WHAT THE TASK REQUIRES:
The lines you return should be those containing the string "scripts", taken from the data below.

INFORMATION PROVIDED:
Background: an optimization exercise with open tools, aiming at small area. Do not read the settings as production practice.
Function was checked by simulation only, so behaviour that the tests miss may differ from the original.
The clock port is modelled as an ideal driver, which makes a skipped or thinned clock tree look cheaper than it is; a real chip needs a root buffer or a tree.

==> 03-26: inputs <==
Design intercepte, start of the top module:
module intercepte
(
input clk50, reset,
input start, pause, fire,
input [NCHV-1:0] ChvCode,
output LEDGameOver,
output LEDPause1, LEDPause2,
output reg [SZGR-1:0] SR_GR,
output reg [SZRD-1:0] SR_RD,
output [6:0] DscM,
output [6:0] DscC,
output [6:0] DscD,
output [6:0] DscU,
output [6:0] DcrD,
output [6:0] DcrU
);
parameter SZRD = 18;
parameter SZGR = 8;
parameter NCHV = 8;
function [6:0] seg7;
	input [3:0] v;
	seg7 = {(~v[3] & ~v[2] & ~v[1]) | (v[2] & v[1] & v[0]),
	        (~v[2] & v[1]) | (~v[3] & ~v[2] & v[0]) | (v[1] & v[0]),
	        (v[2] & ~v[1]) | v[0],
	        (v[2] & ~v[1] & ~v[0]) | (~v[3] & ~v[2] & ~v[1] & v[0]) | (v[2] & v[1] & v[0]),
	        ~v[2] & v[1] & ~v[0],
	        (v[2] & v[1] & ~v[0]) | (v[2] & ~v[1] & v[0]),
	        (~v[3] & ~v[2] & ~v[1] & v[0]) | (v[2] & ~v[1] & ~v[0])};
endfunction
function [2:0] inc5;
	input [2:0] m;
	inc5 = {~((~m[2] & m[1]) | (~m[0])), (~m[1]) | (m[2] & m[0]), (~m[2])};
endfunction
function [2:0] dec5;
	input [2:0] m;
	dec5 = {(~m[0]), ~((m[1] & m[0])), (~m[1] & m[0]) | (m[2])};
endfunction
function is0;
	input [2:0] m;
	is0 = (~m[2] & ~m[0]);
endfunction
function is4;
	input [2:0] m;
	is4 = (m[1] & ~m[0]);
endfunction
function [6:0] seg7q;
	input h;
	input [2:0] m;
	seg7q = {(~h & ~m[2] & ~m[0]) | (~h & ~m[2] & m[1]) | (h & ~m[1] & m[0]),
	         ~((h & m[1]) | (~m[0])),
	         ~((~h & ~m[1]) | (h & m[1] & m[0])),
  ...
==> flow/config.mk <==
export PLATFORM = sky130hd
export DESIGN_NAME = intercepte
export DESIGN_NICKNAME = intercepte
export VERILOG_FILES = /design/flow/design.v
export SDC_FILE = /design/flow/constraint.sdc
export NUM_CORES = 4
export LEC_CHECK = 0
export CAP_MARGIN = 20
export CORE_MARGIN = 2
export CORE_UTILIZATION = 40
export SLEW_MARGIN = 20
==> flow/constraint.sdc <==
create_clock -name core_clock -period 20.0 [get_ports {clk50}]
set_input_delay 4.0000 -clock core_clock [delete_from_list [all_inputs] [get_ports {clk50}]]
set_output_delay 4.0000 -clock core_clock [all_outputs]
set_load 0.01 [all_outputs]
standard.sh (not shown) runs the stock make flow with config.mk's settings and CLKGATE_MAP_FILE= SYNTH_SCRIPT=/design/flow/synth_recipe.tcl, a recipe that flattens the netlist after the stock synthesis.
==> flow/flow/run.sh <==
#!/bin/bash
# ORFS layout through the standard.sh, with:
#  - synthesis: ORFS's script without the full-adder extraction and with an area-oriented
#    ABC script (registers are untouched: same passes, flattening and names);
#  - the smallest buffer (buf_1) on the ports;
#  - a small two-level clock tree (clock_tree.tcl, in place of TritonCTS's tree).
set -euo pipefail
here=$(pwd)
export ADDER_MAP_FILE=
export AREA_ABC_SCRIPT=$here/flow/area.abc
export BUFFER_PORTS_ARGS="-buffer_cell sky130_fd_sc_hd__buf_1"
export PRE_CTS_TCL=$here/flow/clock_tree.tcl
bash standard.sh SYNTH_SCRIPT=$here/flow/synth.tcl synth > synth.log 2>&1
bash standard.sh SYNTH_SCRIPT=$here/flow/synth.tcl finish > layout.log 2>&1
==> flow/flow/clock_tree.tcl <==
# Clock tree in place of TritonCTS (sourced by ORFS's cts.tcl as PRE_CTS_TCL): the clock
# port drives one root buffer, which drives a few leaf buffers, each feeding a cluster of
# nearby flip-flops (balanced k-means on the flip-flop positions). Every flip-flop is two
# buffers from the port. Leaves whose flip-flops would see a slow clock edge are upsized.
proc build_clock_tree {root_master leaf_master nleaf} {
  set block [ord::get_db_block]
  set db [ord::get_db]
  set pnet [$block findNet clk50]
  $pnet setSigType CLOCK
  set sinks {}
  foreach it [$pnet getITerms] {
    set bb [[$it getInst] getBBox]
    lappend sinks [list $it [expr {([$bb xMin] + [$bb xMax]) / 2.0}] [expr {([$bb yMin] + [$bb yMax]) / 2.0}]]
  }
  set n [llength $sinks]
  # k-means, seeded with sinks spread along the x-sorted order
  set sorted [lsort -real -index 1 $sinks]
  set cent {}
  for {set k 0} {$k < $nleaf} {incr k} {
    set s [lindex $sorted [expr {int(($k + 0.5) * $n / $nleaf)}]]
    lappend cent [list [lindex $s 1] [lindex $s 2]]
  }
  set cap [expr {int(ceil(double($n) / $nleaf)) + 1}]
  for {set iter 0} {$iter < 30} {incr iter} {
    # balanced assignment: each sink to its nearest centre with room left
    set pairs {}
    foreach s $sinks {
      set k 0
      foreach c $cent {
        set d [expr {abs([lindex $s 1] - [lindex $c 0]) + abs([lindex $s 2] - [lindex $c 1])}]
        lappend pairs [list $d [lindex $s 0] $k [lindex $s 1] [lindex $s 2]]
        incr k
      }
    }
    set pairs [lsort -real -index 0 $pairs]
    array unset taken; array unset cnt; array unset grp
    for {set k 0} {$k < $nleaf} {incr k} { set cnt($k) 0; set grp($k) {} }
    foreach p $pairs {
      set it [lindex $p 1]; set k [lindex $p 2]
      if {[info exists taken($it)] || $cnt($k) >= $cap} { continue }
      set taken($it) 1; incr cnt($k)
      lappend grp($k) [list $it [lindex $p 3] [lindex $p 4]]
    }
    set newcent {}
    for {set k 0} {$k < $nleaf} {incr k} {
      set sx 0; set sy 0
      foreach s $grp($k) { set sx [expr {$sx + [lindex $s 1]}]; set sy [expr {$sy + [lindex $s 2]}] }
      set m [llength $grp($k)]
      if {$m == 0} { lappend newcent [lindex $cent $k] } else { lappend newcent [list [expr {$sx / $m}] [expr {$sy / $m}]] }
    }
    set cent $newcent
  }
  set root [odb::dbInst_create $block [$db findMaster $root_master] clkbuf_root]
  set rnet [odb::dbNet_create $block clknet_root]
  $rnet setSigType CLOCK
  [$root findITerm A] connect $pnet
  [$root findITerm X] connect $rnet
  set rx 0; set ry 0
  for {set k 0} {$k < $nleaf} {incr k} {
    set leaf [odb::dbInst_create $block [$db findMaster $leaf_master] clkbuf_leaf_$k]
    set lnet [odb::dbNet_create $block clknet_leaf_$k]
    $lnet setSigType CLOCK
    foreach s $grp($k) { set it [lindex $s 0]; $it disconnect; $it connect $lnet }
    [$leaf findITerm A] connect $rnet
    [$leaf findITerm X] connect $lnet
    set c [lindex $cent $k]
    $leaf setLocation [expr {int([lindex $c 0])}] [expr {int([lindex $c 1])}]
    $leaf setPlacementStatus PLACED
    set rx [expr {$rx + [lindex $c 0]}]; set ry [expr {$ry + [lindex $c 1]}]
    puts "clock leaf $k: [llength $grp($k)] flip-flops"
  }
  $root setLocation [expr {int($rx / $nleaf)}] [expr {int($ry / $nleaf)}]
  $root setPlacementStatus PLACED
}

proc clock_slew_at_sinks {net} {
  set worst 0
  foreach it [$net getITerms] {
    if {[$it isOutputSignal]} { continue }
    set pin [get_pins [[$it getInst] getName]/[[$it getMTerm] getName]]
    foreach e {rise fall} {
      set s [get_property $pin slew_max_$e]
      if {$s > $worst} { set worst $s }
    }
  }
  return $worst
}

# root buffer, leaf buffer, number of leaves; slew limits (ns, placement estimate) above
# which a leaf (at its flip-flops) or the root (at the leaves) is upsized
set clock_tree_root sky130_fd_sc_hd__clkbuf_4
set clock_tree_leaf sky130_fd_sc_hd__clkbuf_8
set clock_tree_leaves 5
set clock_tree_leaf_slew 0.120
set clock_tree_root_slew 0.300

proc clock_tree_synthesis {args} {
  puts "clock_tree_synthesis $args: replaced by the flow's own clock tree"
  build_clock_tree $::clock_tree_root $::clock_tree_leaf $::clock_tree_leaves
  set block [ord::get_db_block]
  set_propagated_clock [all_clocks]
  set sizes {sky130_fd_sc_hd__clkbuf_2 sky130_fd_sc_hd__clkbuf_4 sky130_fd_sc_hd__clkbuf_8 sky130_fd_sc_hd__clkbuf_16}
  for {set pass 0} {$pass < 4} {incr pass} {
    estimate_parasitics -placement
    set changed 0
    foreach name [concat [list clkbuf_root] [lmap k [lsort -integer [lmap i [get_cells clkbuf_leaf_*] {lindex [split [get_name $i] _] end}]] {set x clkbuf_leaf_$k}]] {
      set inst [$block findInst $name]
      set net [[$inst findITerm X] getNet]
      set s [clock_slew_at_sinks $net]
      set m [[$inst getMaster] getName]
      set i [lsearch $sizes $m]
      set limit [expr {$name eq "clkbuf_root" ? $::clock_tree_root_slew : $::clock_tree_leaf_slew}]
      if {$s > $limit && $i >= 0 && $i < [llength $sizes] - 1} {
        puts "clock tree: $name ($m) sinks see [format %.3f $s] ns, upsizing"
        replace_cell [get_cells $name] [lindex $sizes [expr {$i + 1}]]
        set changed 1
      }
    }
    if {!$changed} { break }
  }
  estimate_parasitics -placement
  foreach name [concat clkbuf_root [lmap i [get_cells clkbuf_leaf_*] {get_name $i}]] {
    set inst [$block findInst $name]
    puts "clock tree: $name [[$inst getMaster] getName] slew [format %.3f [clock_slew_at_sinks [[$inst findITerm X] getNet]]] ns"
  }
}
Other scripts of this flow, unchanged in this note and not shown: flow/flow/area.abc, flow/flow/synth.tcl
==> 11-02 (differences from 03-26) <==
--- a/flow/design.v
+++ b/flow/design.v
@@ -86,83 +86,104 @@
 	input [2:0] m;
 	w_m1n = (m[0]);
 endfunction
 function w_m0le1;
 	input [2:0] m;
 	w_m0le1 = ~((~m[1] & m[0]) | (m[2]));
 endfunction
 localparam [2:0] M1 = 3'b011, M4 = 3'b110;
-reg [4:0] tx_s, ty;
+reg [4:0] tx_s, ty_s;
 wire [4:0] tx = tx_s ^ 5'd24;
+wire [4:0] ty = ty_s ^ 5'd9;
 wire tick = tx[4] & tx[3];
 always @(posedge clk50 or negedge reset)
 begin
 	if (!reset)
 	begin
 		tx_s <= 5'd0;
-		ty <= 5'd0;
+		ty_s <= 5'd0;
 	end
 	else
 	begin
 		tx_s <= (tick ? 5'd0 : tx + 5'd1) ^ 5'd24;
 		if (tick)
-			ty <= (ty[4] & ty[1] & ty[0]) ? 5'd0 : ty + 5'd1;
+			ty_s <= ((ty[4] & ty[1] & ty[0]) ? 5'd0 : ty + 5'd1) ^ 5'd9;
 	end
 end
-wire ev_gr = tick & ty[0];
-wire ev_sc = tick & ~ty[0];
-wire ev_rd = tick & ty[1] & ~ty[0];
-wire ev_1  = tick & (ty[3:0] == 4'b1010);
+wire ev_gr = tick & ~ty[0];
+wire ev_sc = tick & ty[0];
+wire ev_rd = tick & ty[1] & ty[0];
+wire ev_1  = tick & ty[4] & ty[1] & ty[0];
 reg [1:0] es;
 always @(posedge clk50 or negedge reset)
 	if (!reset)
 		es <= 2'b00;
 	else
 		es <= {es[0], ~(es[0] | es[1])};
-reg [6:0] pc_s;
-wire [6:0] pc = ~pc_s;
-wire p_idle = pc[6] & pc[5] & pc[4];
-wire p_end  = pc[6] & pc[5] & pc[2] & ~pc[0];
+function [6:0] p_step;
+	input [6:0] x;
+	p_step = {x[5:0], x[6] ^ x[5]};
+endfunction
+localparam [6:0] P_START = 7'h01;
+localparam [6:0] P_END = 7'h3b;        
+reg [6:0] pc;
+wire p_idle = ~|pc;
+wire p_end  = (pc == P_END);
 wire stb_pause = ~p_idle;
 always @(posedge clk50 or negedge reset)
 	if (!reset)
-		pc_s <= 7'h00;
+		pc <= 7'h00;
+	else if (p_idle)
+	begin
+		if (~pause)
+			pc <= P_START;
+	end
 	else if (p_end)
 	begin
 		if (pause)
-			pc_s <= 7'h00;
+			pc <= 7'h00;
 	end
-	else if (~p_idle | ~pause)
-		pc_s <= ~(pc + 7'd1);
+	else
+		pc <= p_step(pc);
+function [5:0] f_step;
+	input [5:0] x;
+	f_step = {x[4:0], x[5] ^ x[4]};
+endfunction
+localparam [5:0] F_START = 6'h01;
+localparam [5:0] F_END = 6'h35;        
 reg fh;
-reg [5:0] fc_s;
-wire [5:0] fc = ~fc_s;
-wire f_idle = fc[5] & fc[4] & fc[3];
-wire f_end  = fc[5] & fc[4] & fc[1] & ~fc[0];
+reg [5:0] fc;
+wire f_idle = ~|fc;
+wire f_end  = (fc == F_END);
 wire stb_fire = ~fh & ~f_idle;
 always @(posedge clk50 or negedge reset)
 	if (!reset)
 	begin
 		fh <= 1'b0;
-		fc_s <= 6'h00;
+		fc <= 6'h00;
 	end
 	else if (f_end)
 	begin
-		fc_s <= 6'h00;
+		fc <= 6'h00;
 		fh <= ~fh;
 	end
-	else if (~f_idle | (fire == fh))
-		fc_s <= ~(fc + 6'd1);
+	else if (f_idle)
+	begin
+		if (fire == fh)
+			fc <= F_START;
+	end
+	else
+		fc <= f_step(fc);
 reg [2:0] sD_s;
 reg uh_s;
 reg [2:0] um_s;
 wire [2:0] sD = sD_s ^ 3'd5;
 wire uh = ~uh_s;
-wire [2:0] um = um_s ^ M4;
+wire [2:0] um = um_s;
 reg cf;
 wire       u_bor = cf & ~uh & is0(um);
 wire [2:0] cum = cf ? dec5(um) : um;
 wire       cuh = uh ^ (cf & is0(um));
 wire [2:0] cD = sD - {2'b0, u_bor};
 wire cz = (sD == 3'd0) & ~uh & (cf ? (um == M1) : is0(um));
 localparam S_I0 = 3'b000, S_I1 = 3'b001, S_JOG = 3'b110, S_PA = 3'b111,
            S_P1 = 3'b010, S_P2 = 3'b011, S_GO = 3'b100;
@@ -190,24 +211,24 @@
 assign LEDPause1 = run;
 assign LEDPause2 = run;
 assign LEDGameOver = st[2] & ~st[1] & ~run;
 always @(posedge clk50 or negedge reset)
 	if (!reset)
 	begin
 		sD_s <= 3'd0;
 		uh_s <= 1'b0;
-		um_s <= 3'd0;
+		um_s <= M4;
 		cf <= 1'b0;
 	end
 	else if (ev_1)
 	begin
 		sD_s <= cD ^ 3'd5;
 		uh_s <= ~cuh;
-		um_s <= cum ^ M4;
+		um_s <= cum;
 		cf <= run & ~cz;
 	end
 assign DcrU = seg7q(uh, um);
 assign DcrD = seg7({1'b0, sD});
 reg [3:0] rc;        
 reg inv;
 always @(posedge clk50 or negedge reset)
 	if (!reset)
@@ -260,34 +281,20 @@
 wire b_3 = b_2 & ~h2 & is0(m2);
 wire b_q = b_3 & ~h3 & is0(m3);
 wire a_w = (sq == 3'd3) & w_m3p(m3) & h2 & w_m2p(m2) &
            (h1 | w_m1ge2(m1) | (w_m1e1(m1) & h0 & w_m0ge3(m0)));
 wire m_w = (sq == 3'd4) & w_m3n(m3) & ~h2 & w_m2n(m2) & ~h1 & w_m1n(m1) &
            (~h0 | w_m0le1(m0));
 wire       w_nz = ~is0(m0);
 wire       w_c = h0 & w_nz;
-reg        w_h1;
-reg  [2:0] w_m1;
-always @(*)
-	case ({w_c, h1, m1})
-		5'b0_0_011: {w_h1, w_m1} = {1'b0, 3'b001};
-		5'b0_0_001: {w_h1, w_m1} = {1'b0, 3'b111};
-		5'b0_0_111: {w_h1, w_m1} = {1'b0, 3'b110};
-		5'b0_0_110: {w_h1, w_m1} = {1'b1, 3'b000};
-		5'b0_1_000: {w_h1, w_m1} = {1'b1, 3'b011};
-		5'b0_1_011: {w_h1, w_m1} = {1'b1, 3'b001};
-		5'b1_0_011: {w_h1, w_m1} = {1'b0, 3'b111};
-		5'b1_0_001: {w_h1, w_m1} = {1'b0, 3'b110};
-		5'b1_0_111: {w_h1, w_m1} = {1'b1, 3'b000};
-		5'b1_0_110: {w_h1, w_m1} = {1'b1, 3'b011};
-		5'b1_1_000: {w_h1, w_m1} = {1'b1, 3'b001};
-		5'b1_1_011: {w_h1, w_m1} = {1'b1, 3'b111};
-		default: {w_h1, w_m1} = {1'b0, 3'b000};
-	endcase
+wire [2:0] w_u = w_c ? inc5(m1) : m1;
+wire       w_uh = h1 ^ (w_c & is4(m1));
+wire [2:0] w_m1 = inc5(w_u);
+wire       w_h1 = w_uh ^ is4(w_u);
 always @(posedge clk50 or negedge reset)
 	if (!reset)
 	begin
 		sq <= 3'd0;
 		{h3, h2, h1, h0} <= 4'b0;
 		{m3, m2, m1, m0} <= {4{3'b000}};
 	end
 	else if (apply & pa)
@@ -346,14 +353,14 @@
 				m3 <= dec5(m3);
 				if (is0(m3)) h3 <= ~h3;
 			end
 			if (b_q) sq <= sq - 3'd1;
 		end
 	end
 wire inr = (sq == 3'd0);
 wire big = ~sq[2] & ~inr;
-wire [2:0] m_clamp = big ? 3'b110 : 3'b000;
+wire [2:0] m_clamp = big ? 3'b100 : 3'b000;
 assign DscM = seg7q(inr ? h3 : big, inr ? m3 : m_clamp);
 assign DscC = seg7q(inr ? h2 : big, inr ? m2 : m_clamp);
 assign DscD = seg7q(inr ? h1 : big, inr ? m1 : m_clamp);
 assign DscU = seg7q(inr ? h0 : big, inr ? m0 : m_clamp);
 endmodule
--- a/flow/flow/clock_tree.tcl
+++ b/flow/flow/clock_tree.tcl
@@ -83,21 +83,21 @@
       if {$s > $worst} { set worst $s }
     }
   }
   return $worst
 }
 
 # root buffer, leaf buffer, number of leaves; slew limits (ns, placement estimate) above
 # which a leaf (at its flip-flops) or the root (at the leaves) is upsized
-set clock_tree_root sky130_fd_sc_hd__clkbuf_4
-set clock_tree_leaf sky130_fd_sc_hd__clkbuf_8
-set clock_tree_leaves 5
-set clock_tree_leaf_slew 0.120
-set clock_tree_root_slew 0.300
+set ::clock_tree_root sky130_fd_sc_hd__clkbuf_4
+set ::clock_tree_leaf sky130_fd_sc_hd__clkbuf_8
+set ::clock_tree_leaves 5
+set ::clock_tree_leaf_slew 0.120
+set ::clock_tree_root_slew 0.300
 
 proc clock_tree_synthesis {args} {
   puts "clock_tree_synthesis $args: replaced by the flow's own clock tree"
   build_clock_tree $::clock_tree_root $::clock_tree_leaf $::clock_tree_leaves
   set block [ord::get_db_block]
   set_propagated_clock [all_clocks]
   set sizes {sky130_fd_sc_hd__clkbuf_2 sky130_fd_sc_hd__clkbuf_4 sky130_fd_sc_hd__clkbuf_8 sky130_fd_sc_hd__clkbuf_16}
   for {set pass 0} {$pass < 4} {incr pass} {
==> flow/config.mk (replaced) <==
export PLATFORM = sky130hd
export DESIGN_NAME = intercepte
export DESIGN_NICKNAME = intercepte
export VERILOG_FILES = /design/flow/design.v
export SDC_FILE = /design/flow/constraint.sdc
export NUM_CORES = 4
export LEC_CHECK = 0
export CAP_MARGIN = 20
export CORE_MARGIN = 2
export CORE_UTILIZATION = 70
export PLACE_DENSITY = 0.8
export SLEW_MARGIN = 20
==> summary.txt <==
Run status: 11-02 finished clean; 03-26 stopped before the end
Stage where the flow stopped: 11-02 -; 03-26 clock tree synthesis
Simple-Gate Fraction of Synth Area: 11-02 17.8%; 03-26 18.3%
Netlist Area Pre-Place: 11-02 0.00427 mm^2; 03-26 0.00436 mm^2
Share of synthesized area occupied by flip-flops and latches: 11-02 52.8%; 03-26 51.6%
Effective utilization at floorplan: 11-02 72.2%; 03-26 40.6%
Die Y-Extent: 11-02 82.1 um; 03-26 108 um
Final RePlAce weighted congestion: 11-02 0.917; 03-26 0.874
Row Count: 11-02 28; 03-26 38
Post-placement cell area: 11-02 0.00468 mm^2; 03-26 0.00487 mm^2
Total nets after synthesis: 11-02 510; 03-26 518
Instance count of the mapped netlist: 11-02 497; 03-26 505
Synth top area share: 11-02 51.5%; 03-26 51.6%
Floorplan die width: 11-02 82.1 um; 03-26 108 um
Compound-Gate Fraction of Synth Area: 11-02 22.1%; 03-26 23.1%
Post-synth cell types: 11-02 38; 03-26 39
Hpwl dp: 11-02 7.01 mm; 03-26 7.43 mm
Average cell area after synthesis: 11-02 8.60 um^2; 03-26 8.64 um^2
Setup slack at placement: 11-02 13770 ps; 03-26 13680 ps
The clock cells of 11-02 come from the design's own scripts or RTL, not from TritonCTS.

## port drivers added, routing unchanged
How much do the figures lean on ideal ports? The routed layout below was timed once more, with nothing changed but the port constraints. Step 1 assumes that a clkbuf_16 drives the clock port and a buf_2 every other input. Step 2 moves the port delays by t, midway between the first and last clock arrival at a register: inputs arrive t later, outputs are due t later. That takes back most of the time a late clock gives input paths. a / b / c = no drivers / after step 1 / after step 2; a / b = the first two.
run: 11-02
t, ns: 0.430
slack for setup (ns): 13.301 / 13.273 / 13.703
hold slack, ns: 0.384 / 0.384 / 0.384
latest minus earliest clock arrival (ns): 0.005 / 0.005
worst data-port slew with drivers (ns): 0.03
After both steps 11-02 still meets setup and hold. For 11-02, drivers alone change the setup slack by -0.028 ns; drivers and shift together by +0.402 ns.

ANSWER TO THE EXERCISE:
Other scripts of this flow, unchanged in this note and not shown: flow/flow/area.abc, flow/flow/synth.tcl
The clock cells of 11-02 come from the design's own scripts or RTL, not from TritonCTS.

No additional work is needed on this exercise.